L’hôtel de ville d’Arras a été l’objet de récentes restaurations et reconstructions plus ou moins heureuses. C’est ainsi qu’on a fait disparaître, pour la remplacer par une fenêtre centrale à balcon, détail assez élégant d’ailleurs, une ravissante « boy-window » ou bretèque, ainsi qu’un double escalier sis à droite de la façade principale et surmonté d’une fine coupole. Ce dernier vandalisme, commis en vue de l’éclairage et du confortable administratif, est doublement déplorable en ce sens qu’en outre de la perte de l’édicule lui-même il démasqué brusquement la différence de style, d’alignement et de direction de la partie du pavillon de droite qui fait suite à la façade principale, avec tous les caractères de cette façade elle-même. Un excès de bonne volonté, auquel ne correspondaient point assez de scrupules quant à la confusion de genres, a présidé aux additions considérables effectuées sous le second Empire, à grands frais et dans une intention des plus louables.
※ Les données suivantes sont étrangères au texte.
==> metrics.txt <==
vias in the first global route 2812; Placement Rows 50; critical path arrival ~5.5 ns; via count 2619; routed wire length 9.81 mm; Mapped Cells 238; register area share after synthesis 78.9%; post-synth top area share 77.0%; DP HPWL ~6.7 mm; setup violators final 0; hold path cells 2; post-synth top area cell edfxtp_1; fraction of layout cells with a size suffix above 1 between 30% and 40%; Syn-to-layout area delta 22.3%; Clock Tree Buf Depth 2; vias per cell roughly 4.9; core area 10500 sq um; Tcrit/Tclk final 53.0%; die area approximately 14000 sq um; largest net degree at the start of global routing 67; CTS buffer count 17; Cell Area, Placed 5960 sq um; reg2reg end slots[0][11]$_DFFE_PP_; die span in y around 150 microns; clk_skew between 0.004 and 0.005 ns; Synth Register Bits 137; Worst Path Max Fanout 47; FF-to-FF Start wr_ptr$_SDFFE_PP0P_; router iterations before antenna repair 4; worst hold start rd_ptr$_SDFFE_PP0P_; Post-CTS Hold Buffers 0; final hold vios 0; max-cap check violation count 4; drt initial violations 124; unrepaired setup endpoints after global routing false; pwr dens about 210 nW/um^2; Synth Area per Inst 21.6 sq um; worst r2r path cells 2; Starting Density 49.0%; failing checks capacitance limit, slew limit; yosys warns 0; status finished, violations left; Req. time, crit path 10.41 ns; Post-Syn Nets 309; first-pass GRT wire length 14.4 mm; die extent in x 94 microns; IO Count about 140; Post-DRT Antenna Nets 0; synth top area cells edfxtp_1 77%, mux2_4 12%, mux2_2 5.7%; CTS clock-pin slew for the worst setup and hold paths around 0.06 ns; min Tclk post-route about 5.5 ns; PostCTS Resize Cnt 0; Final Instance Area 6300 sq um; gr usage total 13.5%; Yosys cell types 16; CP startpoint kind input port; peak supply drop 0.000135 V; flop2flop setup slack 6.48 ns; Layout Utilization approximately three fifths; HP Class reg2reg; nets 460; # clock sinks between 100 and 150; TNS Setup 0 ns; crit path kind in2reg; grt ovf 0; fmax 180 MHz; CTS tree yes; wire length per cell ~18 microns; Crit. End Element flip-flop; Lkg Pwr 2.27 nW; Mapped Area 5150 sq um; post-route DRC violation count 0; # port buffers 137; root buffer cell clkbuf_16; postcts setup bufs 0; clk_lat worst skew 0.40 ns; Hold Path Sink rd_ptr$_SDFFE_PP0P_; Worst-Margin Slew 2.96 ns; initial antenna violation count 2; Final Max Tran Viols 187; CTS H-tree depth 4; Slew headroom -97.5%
**src/hdl/irpw_pkg.sv**
```systemverilog
// ----------------------------------------------------------------------------
// irpw_pkg
// Shared types and constants of the IR pulse width capture block.
// ----------------------------------------------------------------------------
package irpw_pkg;

  // operation codes of an input item
  localparam logic [1:0] OP_EDGE = 2'd0;
  localparam logic [1:0] OP_READ = 2'd1;
  localparam logic [1:0] OP_DUMP = 2'd2;

  // outcome codes of a result item
  localparam logic [2:0] OUT_STORED    = 3'd0;
  localparam logic [2:0] OUT_BOUNCE    = 3'd1;
  localparam logic [2:0] OUT_BACKWARDS = 3'd2;
  localparam logic [2:0] OUT_LONG_GAP  = 3'd3;
  localparam logic [2:0] OUT_READ      = 3'd4;
  localparam logic [2:0] OUT_STATUS    = 3'd5;

  // configuration register indexes
  localparam logic CFG_MIN_WIDTH = 1'b0;
  localparam logic CFG_MAX_GAP   = 1'b1;

  // configuration reset values
  localparam logic [19:0] MIN_WIDTH_RST = 20'd20;
  localparam logic [7:0]  MAX_GAP_RST   = 8'd15;

  // time and width constants
  localparam int unsigned USEC_PER_SEC = 1000000;
  localparam logic [23:0] WIDTH_MAX    = 24'hFFFFFF;

  // read index scaling for the slot reduction
  localparam int unsigned RECIP_SHIFT = 20;

  // queue between front and back
  localparam int unsigned QUEUE_DEPTH = 2;

  // item kind after classification
  typedef enum logic [1:0] {
    KIND_EDGE,
    KIND_READ,
    KIND_DUMP
  } item_kind_t;

  // classified item handed from front to back
  typedef struct packed {
    item_kind_t  kind;
    logic [31:0] sec;
    logic [19:0] usec;
    logic        level;
    logic [9:0]  slot;
    logic        keep;
  } queue_item_t;

  // configuration write
  typedef struct packed {
    logic        valid;
    logic        index;
    logic [19:0] data;
  } cfg_wr_t;

endpackage

```
**src/hdl/irpw_front.sv**
```systemverilog
// ----------------------------------------------------------------------------
// irpw_front
// Accepts input items, decodes the operation and reduces the read index to a
// store slot, then hands the classified item to the queue.
// ----------------------------------------------------------------------------
module irpw_front #(
  parameter int unsigned STORE_DEPTH = 1024
) (
  input  logic                 clk,
  input  logic                 rst,
  input  logic                 in_valid,
  output logic                 in_stall,
  input  logic [1:0]           operation,
  input  logic [31:0]          time_sec,
  input  logic [19:0]          time_usec,
  input  logic                 line_level,
  input  logic [9:0]           read_index,
  input  logic                 keep_count,
  input  logic                 q_full,
  output logic                 push,
  output irpw_pkg::queue_item_t push_item
);
  import irpw_pkg::*;

  localparam int unsigned RECIP = (1 << RECIP_SHIFT) / STORE_DEPTH;

  logic        s1_valid;
  item_kind_t  s1_kind;
  logic [31:0] s1_sec;
  logic [19:0] s1_usec;
  logic        s1_level;
  logic        s1_keep;
  logic [9:0]  s1_ridx;
  logic [9:0]  s1_quot;

  logic        accept;
  logic        known_op;
  item_kind_t  kind_dec;
  logic [29:0] quot_prod;
  logic [27:0] quot_back;
  logic [10:0] rem;
  logic [9:0]  slot;

  // operation decode, unused code is taken and dropped
  always_comb begin
    known_op = 1'b1;
    kind_dec = KIND_EDGE;
    unique case (operation)
      OP_EDGE: kind_dec = KIND_EDGE;
      OP_READ: kind_dec = KIND_READ;
      OP_DUMP: kind_dec = KIND_DUMP;
      default: known_op = 1'b0;
    endcase
  end

  assign in_stall  = s1_valid && q_full;
  assign accept    = in_valid && !in_stall;
  assign push      = s1_valid && !q_full;

  // quotient estimate by reciprocal, at most one below the true quotient
  assign quot_prod = 30'(read_index) * 30'(RECIP);

  // input register
  always_ff @(posedge clk) begin
    if (rst) begin
      s1_valid <= 1'b0;
    end else if (accept) begin
      s1_valid <= known_op;
    end else if (push) begin
      s1_valid <= 1'b0;
    end
    if (accept) begin
      s1_kind  <= kind_dec;
      s1_sec   <= time_sec;
      s1_usec  <= time_usec;
      s1_level <= line_level;
      s1_keep  <= keep_count;
      s1_ridx  <= read_index;
      s1_quot  <= quot_prod[29:20];
    end
  end

  // remainder with one correction step
  always_comb begin
    quot_back = 28'(s1_quot) * 28'(STORE_DEPTH);
    rem       = {1'b0, s1_ridx} - quot_back[10:0];
    if (32'(rem) >= 32'(STORE_DEPTH)) begin
      slot = rem[9:0] - 10'(STORE_DEPTH);
    end else begin
      slot = rem[9:0];
    end
  end

  always_comb begin
    push_item.kind  = s1_kind;
    push_item.sec   = s1_sec;
    push_item.usec  = s1_usec;
    push_item.level = s1_level;
    push_item.slot  = slot;
    push_item.keep  = s1_keep;
  end

endmodule

```
## config.mk

```make
export PLATFORM = sky130hd
export DESIGN_NAME = led_matrix_remap_scan_unit
export DESIGN_NICKNAME = d
export VERILOG_FILES = /design/src/design/lmrs_pkg.sv /design/src/design/lmrs_ram.sv /design/src/design/lmrs_table.sv /design/src/design/lmrs_scan.sv /design/src/design/led_matrix_remap_scan_unit.sv
export VERILOG_INCLUDE_DIRS = /design/src /design/src/design
export SDC_FILE = /design/constraint.sdc
export NUM_CORES = 2
export LEC_CHECK = 0
export BUFFER_PORTS_ARGS = -buffer_cell sky130_fd_sc_hd__buf_2
export CAP_MARGIN = 30
export CELL_PAD_IN_SITES_DETAIL_PLACEMENT = 1
export CELL_PAD_IN_SITES_GLOBAL_PLACEMENT = 1
export CORE_MARGIN = 2
export CORE_UTILIZATION = 40
export CTS_CLUSTER_SIZE = 28
export DETAILED_ROUTE_END_ITERATION = 7
export PLACE_DENSITY_LB_ADDON = 0.08
export SKIP_LAST_GASP = 1
export SLEW_MARGIN = 20
export SYNTH_ARGS = -nofsm -noshare
export SYNTH_HDL_FRONTEND = slang
export SYNTH_SLANG_ARGS = --single-unit
```

## constraint.sdc

```tcl
create_clock -name aclk -period 4.64 [get_ports aclk]
set_input_delay 0.464 -clock aclk [delete_from_list [all_inputs] [get_ports aclk]]
set_output_delay 0.464 -clock aclk [all_outputs]
set_load 0.01 [all_outputs]
```
==> src/design/stp_pkg.sv <==
// Types and fixed constants for the software timer pool.
// No dependencies; imported by every module of the block.
`default_nettype none

package stp_pkg;

    localparam int PERIOD_W    = 31;
    localparam int COUNT_W     = 32;
    localparam int MAX_RESULTS = 16;
    localparam int EVC_W       = $clog2(MAX_RESULTS + 1);

    typedef enum logic [1:0] {
        OP_TICK     = 2'd0,
        OP_START    = 2'd1,
        OP_STOP     = 2'd2,
        OP_STOP_ALL = 2'd3
    } op_t;

    typedef enum logic [1:0] {
        MODE_PLAIN   = 2'd0,
        MODE_ONESHOT = 2'd1,
        MODE_CYCLIC  = 2'd2,
        MODE_INVALID = 2'd3
    } mode_t;

    typedef enum logic [1:0] {
        STS_OK        = 2'd0,
        STS_BAD_MODE  = 2'd1,
        STS_FULL      = 2'd2,
        STS_BAD_INDEX = 2'd3
    } status_t;

    typedef enum logic [1:0] {
        EV_NONE    = 2'd0,
        EV_PLAIN   = 2'd1,
        EV_ONESHOT = 2'd2,
        EV_CYCLIC  = 2'd3
    } event_t;

    typedef enum logic [2:0] {
        S_IDLE,
        S_TICK_SCAN,
        S_TICK_UPD,
        S_TICK_END,
        S_START_SCAN,
        S_RESP
    } state_t;

    // one memory word per slot
    typedef struct packed {
        mode_t                mode;
        logic                 routine;
        logic [PERIOD_W-1:0]  period;
        logic [COUNT_W-1:0]   remaining;
    } slot_entry_t;

    // outcome of one tick on one slot
    typedef struct packed {
        logic [COUNT_W-1:0]   remaining;
        logic                 expired;
        event_t               ev;
        logic                 call;
        logic                 rel;
    } tick_upd_t;

    // one result beat
    typedef struct packed {
        status_t     status;
        logic [3:0]  slot;
        event_t      event_res;
        logic        call_routine;
        logic        released;
        logic        last;
    } beat_t;

endpackage

`default_nettype wire

==> src/design/stp_slot_ram.sv <==
// Slot memory: one write port, one read port, registered read data.
// Depends on stp_pkg for the entry layout.
`default_nettype none

module stp_slot_ram #(
    parameter int DEPTH  = 16,
    parameter int ADDR_W = 4
) (
    input  wire logic                 clk,
    input  wire logic                 wr_en,
    input  wire logic [ADDR_W-1:0]    wr_addr,
    input  wire stp_pkg::slot_entry_t wr_data,
    input  wire logic                 rd_en,
    input  wire logic [ADDR_W-1:0]    rd_addr,
    output      stp_pkg::slot_entry_t rd_data
);
    import stp_pkg::*;

    slot_entry_t mem [DEPTH];
    slot_entry_t rd_data_reg;

    always_ff @(posedge clk)
    begin
        if (wr_en)
        begin
            mem[wr_addr] <= wr_data;
        end
    end

    // data holds between reads
    always_ff @(posedge clk)
    begin
        if (rd_en)
        begin
            rd_data_reg <= mem[rd_addr];
        end
    end

    assign rd_data = rd_data_reg;

endmodule

`default_nettype wire

==> src/design/stp_tick_update.sv <==
// Per-slot tick arithmetic: saturating decrement, expiry test, reload.
// Depends on stp_pkg.
`default_nettype none

module stp_tick_update (
    input  wire stp_pkg::slot_entry_t entry,
    output      stp_pkg::tick_upd_t   upd
);
    import stp_pkg::*;

    localparam logic [COUNT_W-1:0] MOST_NEG = {1'b1, {(COUNT_W-1){1'b0}}};

    logic [COUNT_W-1:0] dec;
    logic [COUNT_W-1:0] reloaded;
    logic               expired;

    // saturates at the most negative count
    assign dec      = (entry.remaining == MOST_NEG) ? entry.remaining
                                                    : entry.remaining - COUNT_W'(1);
    assign expired  = (dec == '0) || dec[COUNT_W-1];
    assign reloaded = dec + {1'b0, entry.period};

    always_comb
    begin
        upd.remaining = dec;
        upd.expired   = expired;
        upd.ev        = EV_NONE;
        upd.call      = 1'b0;
        upd.rel       = 1'b0;
        if (expired)
        begin
            case (entry.mode)
                MODE_PLAIN:
                begin
                    upd.ev  = EV_PLAIN;
                    upd.rel = 1'b1;
                end
                MODE_ONESHOT:
                begin
                    upd.ev        = EV_ONESHOT;
                    upd.rel       = 1'b1;
                    upd.call      = entry.routine;
                    upd.remaining = reloaded;
                end
                MODE_CYCLIC:
                begin
                    upd.ev        = EV_CYCLIC;
                    upd.call      = entry.routine;
                    upd.remaining = reloaded;
                end
                default:
                begin
                    upd.rel = 1'b1;
                end
            endcase
        end
    end

endmodule

`default_nettype wire

==> src/design/software_timer_pool.sv <==
// Software timer pool: in-use flags, slot memory and the item sequencer.
// Depends on stp_pkg, stp_slot_ram and stp_tick_update.
//
// Usage
//   Item channel (item_valid/item_ready): op selects tick, start, stop or
//   stop-all; mode, period and has_routine matter for start, timer_index
//   for stop. One item is worked on at a time; item_ready is high only
//   while the sequencer is idle.
//   Result channel (result_valid/result_ready): every item gives one or
//   more beats, the final one with last set. A tick gives one beat per
//   expired slot in index order (at most 16), or a single quiet beat.
//   Stop and stop-all go straight to the response beat; start scans from
//   slot 0 up to the first free slot, or to the end when the pool is full;
//   a tick scans every slot, and each active slot costs a memory read and
//   a read-modify-write through the single slot memory.
//   Results leave through an output register, so the next item is taken
//   while the previous final beat still waits. A stalled receiver holds
//   the sequencer only when another beat has to be pushed.
//   Reset clears all in-use flags at once; the slot memory needs no clear,
//   as an entry is read only for a slot in use, which start has written.
`default_nettype none

module software_timer_pool #(
    parameter int TIMER_COUNT = 16
) (
    input  wire logic        clk,
    input  wire logic        rst_n,
    input  wire logic        item_valid,
    output      logic        item_ready,
    input  wire logic [1:0]  op,
    input  wire logic [1:0]  mode,
    input  wire logic [30:0] period,
    input  wire logic        has_routine,
    input  wire logic [5:0]  timer_index,
    output      logic        result_valid,
    input  wire logic        result_ready,
    output      logic [1:0]  status,
    output      logic [3:0]  slot,
    output      logic [1:0]  event_res,
    output      logic        call_routine,
    output      logic        released,
    output      logic        last
);
    import stp_pkg::*;

    localparam int IDX_W = (TIMER_COUNT > 1) ? $clog2(TIMER_COUNT) : 1;
    localparam int CNT_W = $clog2(TIMER_COUNT + 1);
    localparam logic [CNT_W-1:0] IDX_END = CNT_W'(TIMER_COUNT);
    localparam logic [6:0]       COUNT_7 = 7'(TIMER_COUNT);

    // sequencer state
    state_t                  state_reg, state_next;
    logic [CNT_W-1:0]        idx_reg, idx_next;
    logic [TIMER_COUNT-1:0]  in_use_reg, in_use_next;
    logic [EVC_W-1:0]        ev_cnt_reg, ev_cnt_next;
    logic                    held_valid_reg, held_valid_next;
    beat_t                   held_reg, held_next;
    beat_t                   resp_reg, resp_next;

    // captured item
    mode_t                   mode_reg, mode_next;
    logic [PERIOD_W-1:0]     period_reg, period_next;
    logic                    routine_reg, routine_next;

    // output register
    logic                    out_valid_reg, out_valid_next;
    beat_t                   out_reg, out_next;

    // memory ports
    logic                    wr_en, rd_en;
    logic [IDX_W-1:0]        wr_addr;
    slot_entry_t             wr_data, rd_data;

    tick_upd_t               upd;
    logic [IDX_W-1:0]        idx;
    logic                    out_free;
    logic                    slot_busy;
    logic                    scan_done;
    logic                    keep_event;
    logic                    upd_go;
    logic                    stop_ok;
    beat_t                   push_beat;
    logic                    push;

    stp_slot_ram #(
        .DEPTH  (TIMER_COUNT),
        .ADDR_W (IDX_W)
    ) u_ram (
        .clk     (clk),
        .wr_en   (wr_en),
        .wr_addr (wr_addr),
        .wr_data (wr_data),
        .rd_en   (rd_en),
        .rd_addr (idx),
        .rd_data (rd_data)
    );

    stp_tick_update u_upd (
        .entry (rd_data),
        .upd   (upd)
    );

    assign idx        = idx_reg[IDX_W-1:0];
    assign out_free   = !out_valid_reg || result_ready;
    assign scan_done  = (idx_reg == IDX_END);
    assign slot_busy  = in_use_reg[idx];
    // events past the result limit still update the slot but are dropped
    assign keep_event = (ev_cnt_reg < EVC_W'(MAX_RESULTS));
    // an expiry that has to push the held beat waits for the output register
    assign upd_go     = !(upd.expired && keep_event && held_valid_reg) || out_free;
    assign stop_ok    = !timer_index[5] && ({2'b00, timer_index[4:0]} < COUNT_7);

    assign item_ready = (state_reg == S_IDLE);

    // next state
    always_comb
    begin
        state_next = state_reg;
        case (state_reg)
            S_IDLE:
            begin
                if (item_valid)
                begin
                    case (op_t'(op))
                        OP_TICK:  state_next = S_TICK_SCAN;
                        OP_START: state_next = S_START_SCAN;
                        default:  state_next = S_RESP;
                    endcase
                end
            end
            S_TICK_SCAN:
            begin
                if (scan_done)
                begin
                    state_next = S_TICK_END;
                end
                else if (slot_busy)
                begin
                    state_next = S_TICK_UPD;
                end
            end
            S_TICK_UPD:
            begin
                if (upd_go)
                begin
                    state_next = S_TICK_SCAN;
                end
            end
            S_TICK_END:
            begin
                if (out_free)
                begin
                    state_next = S_IDLE;
                end
            end
            S_START_SCAN:
            begin
                if (scan_done || !slot_busy)
                begin
                    state_next = S_RESP;
                end
            end
            S_RESP:
            begin
                if (out_free)
                begin
                    state_next = S_IDLE;
                end
            end
            default:
            begin
                state_next = S_IDLE;
            end
        endcase
    end

    // datapath and memory control
    always_comb
    begin
        idx_next        = idx_reg;
        in_use_next     = in_use_reg;
        ev_cnt_next     = ev_cnt_reg;
        held_valid_next = held_valid_reg;
        held_next       = held_reg;
        resp_next       = resp_reg;
        mode_next       = mode_reg;
        period_next     = period_reg;
        routine_next    = routine_reg;
        wr_en           = 1'b0;
        wr_addr         = idx;
        wr_data         = rd_data;
        rd_en           = 1'b0;
        push            = 1'b0;
        push_beat       = resp_reg;

        case (state_reg)
            S_IDLE:
            begin
                if (item_valid)
                begin
                    idx_next        = '0;
                    ev_cnt_next     = '0;
                    held_valid_next = 1'b0;
                    mode_next       = mode_t'(mode);
                    period_next     = period;
                    routine_next    = has_routine;
                    resp_next       = '{STS_OK, 4'd0, EV_NONE, 1'b0, 1'b0, 1'b1};
                    case (op_t'(op))
                        OP_STOP:
                        begin
                            if (stop_ok)
                            begin
                                in_use_next[timer_index[IDX_W-1:0]] = 1'b0;
                                resp_next.slot     = timer_index[3:0];
                                resp_next.released = 1'b1;
                            end
                            else
                            begin
                                resp_next.status = STS_BAD_INDEX;
                            end
                        end
                        OP_STOP_ALL:
                        begin
                            in_use_next        = '0;
                            resp_next.released = 1'b1;
                        end
                        default:
                        begin
                        end
                    endcase
                end
            end
            S_TICK_SCAN:
            begin
                if (!scan_done)
                begin
                    if (slot_busy)
                    begin
                        rd_en = 1'b1;
                    end
                    else
                    begin
                        idx_next = idx_reg + CNT_W'(1);
                    end
                end
            end
            S_TICK_UPD:
            begin
                if (upd_go)
                begin
                    wr_en             = 1'b1;
                    wr_data.remaining = upd.remaining;
                    idx_next          = idx_reg + CNT_W'(1);
                    if (upd.expired)
                    begin
                        if (upd.rel)
                        begin
                            in_use_next[idx] = 1'b0;
                        end
                        if (keep_event)
                        begin
                            // the held beat is not the last one, a newer one follows
                            push      = held_valid_reg;
                            push_beat = held_reg;
                            push_beat.last  = 1'b0;
                            held_valid_next = 1'b1;
                            held_next = '{STS_OK, 4'(idx_reg), upd.ev, upd.call,
                                          upd.rel, 1'b0};
                            ev_cnt_next = ev_cnt_reg + EVC_W'(1);
                        end
                    end
                end
            end
            S_TICK_END:
            begin
                push = out_free;
                if (held_valid_reg)
                begin
                    push_beat      = held_reg;
                    push_beat.last = 1'b1;
                end
                else
                begin
                    push_beat = '{STS_OK, 4'd0, EV_NONE, 1'b0, 1'b0, 1'b1};
                end
            end
            S_START_SCAN:
            begin
                if (scan_done)
                begin
                    resp_next.status = STS_FULL;
                end
                else if (!slot_busy)
                begin
                    if (mode_reg == MODE_INVALID)
                    begin
                        resp_next.status = STS_BAD_MODE;
                    end
                    else
                    begin
                        wr_en             = 1'b1;
                        wr_data.mode      = mode_reg;
                        wr_data.routine   = routine_reg;
                        wr_data.period    = period_reg;
                        wr_data.remaining = {1'b0, period_reg};
                        in_use_next[idx]  = 1'b1;
                        resp_next.slot    = 4'(idx_reg);
                    end
                end
                else
                begin
                    idx_next = idx_reg + CNT_W'(1);
                end
            end
            S_RESP:
            begin
                push      = out_free;
                push_beat = resp_reg;
            end
            default:
            begin
            end
        endcase
    end

    // output register
    always_comb
    begin
        out_valid_next = out_valid_reg;
        out_next       = out_reg;
        if (push)
        begin
            out_valid_next = 1'b1;
            out_next       = push_beat;
        end
        else if (result_ready)
        begin
            out_valid_next = 1'b0;
        end
    end

    always_ff @(posedge clk or negedge rst_n)
    begin
        if (!rst_n)
        begin
            state_reg      <= S_IDLE;
            idx_reg        <= '0;
            in_use_reg     <= '0;
            ev_cnt_reg     <= '0;
            held_valid_reg <= 1'b0;
            out_valid_reg  <= 1'b0;
        end
        else
        begin
            state_reg      <= state_next;
            idx_reg        <= idx_next;
            in_use_reg     <= in_use_next;
            ev_cnt_reg     <= ev_cnt_next;
            held_valid_reg <= held_valid_next;
            out_valid_reg  <= out_valid_next;
        end
    end

    always_ff @(posedge clk)
    begin
        held_reg    <= held_next;
        resp_reg    <= resp_next;
        mode_reg    <= mode_next;
        period_reg  <= period_next;
        routine_reg <= routine_next;
        out_reg     <= out_next;
    end

    assign result_valid = out_valid_reg;
    assign status       = out_reg.status;
    assign slot         = out_reg.slot;
    assign event_res    = out_reg.event_res;
    assign call_routine = out_reg.call_routine;
    assign released     = out_reg.released;
    assign last         = out_reg.last;

endmodule

`default_nettype wire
Reconnaissons tout de suite qu’il y a des choses ravissantes dans cette partie neuve qui ne comprend pas moins de trois grands corps de bâtiment dont l’intersection forme une cour ouverte commandée par une façade postérieure de style ogival flamboyant des plus exaspérés ; la même outrance, dirai-je, sévit sur les deux façades latérales, où l’art de la Renaissance emprunte à tous les genres des grâces tant soit peu hétéroclites. L’ensemble toutefois est loin de me déplaire : cet amoncellement même de dômes, de pignons, de cariatides, de balcons, cette profusion de vermicelles, d’achantes, de congélations, de figurines est d’un joyeux et luxueux effet, qui s’affirme encore à l’intérieur du monument où de vastes salles merveilleusement meublées et décorées, cette fois, avec le goût le plus exact et le plus sûr, donnent bien l’idée d’une ville vieillie dans l’opulence et dans la sagesse !

Mais le triomphe, c’est l’antique façade principale avec ses huit hautes fenêtres ogivales hardiment campées sur sept arcades de même architecture, et les vingt-trois croisillons rouge pirouettes d’or éclatant sur son immense toiture. Un prodigieux beffroi, paradoxalement mince, dentelé de mille caprices, dresse jusqu’aux nuages, un peu à droite du corps de la façade, en vertu de cette irrégularité qu’observera tout architecte visant au grand, sa masse énorme et légère. Le prestige de l’unique et la puissance de l’unité allongent encore, en même temps qu’elles l’amplifient au second coup d’œil, cette tour forte et charmante, emblème orgueilleux de la cité.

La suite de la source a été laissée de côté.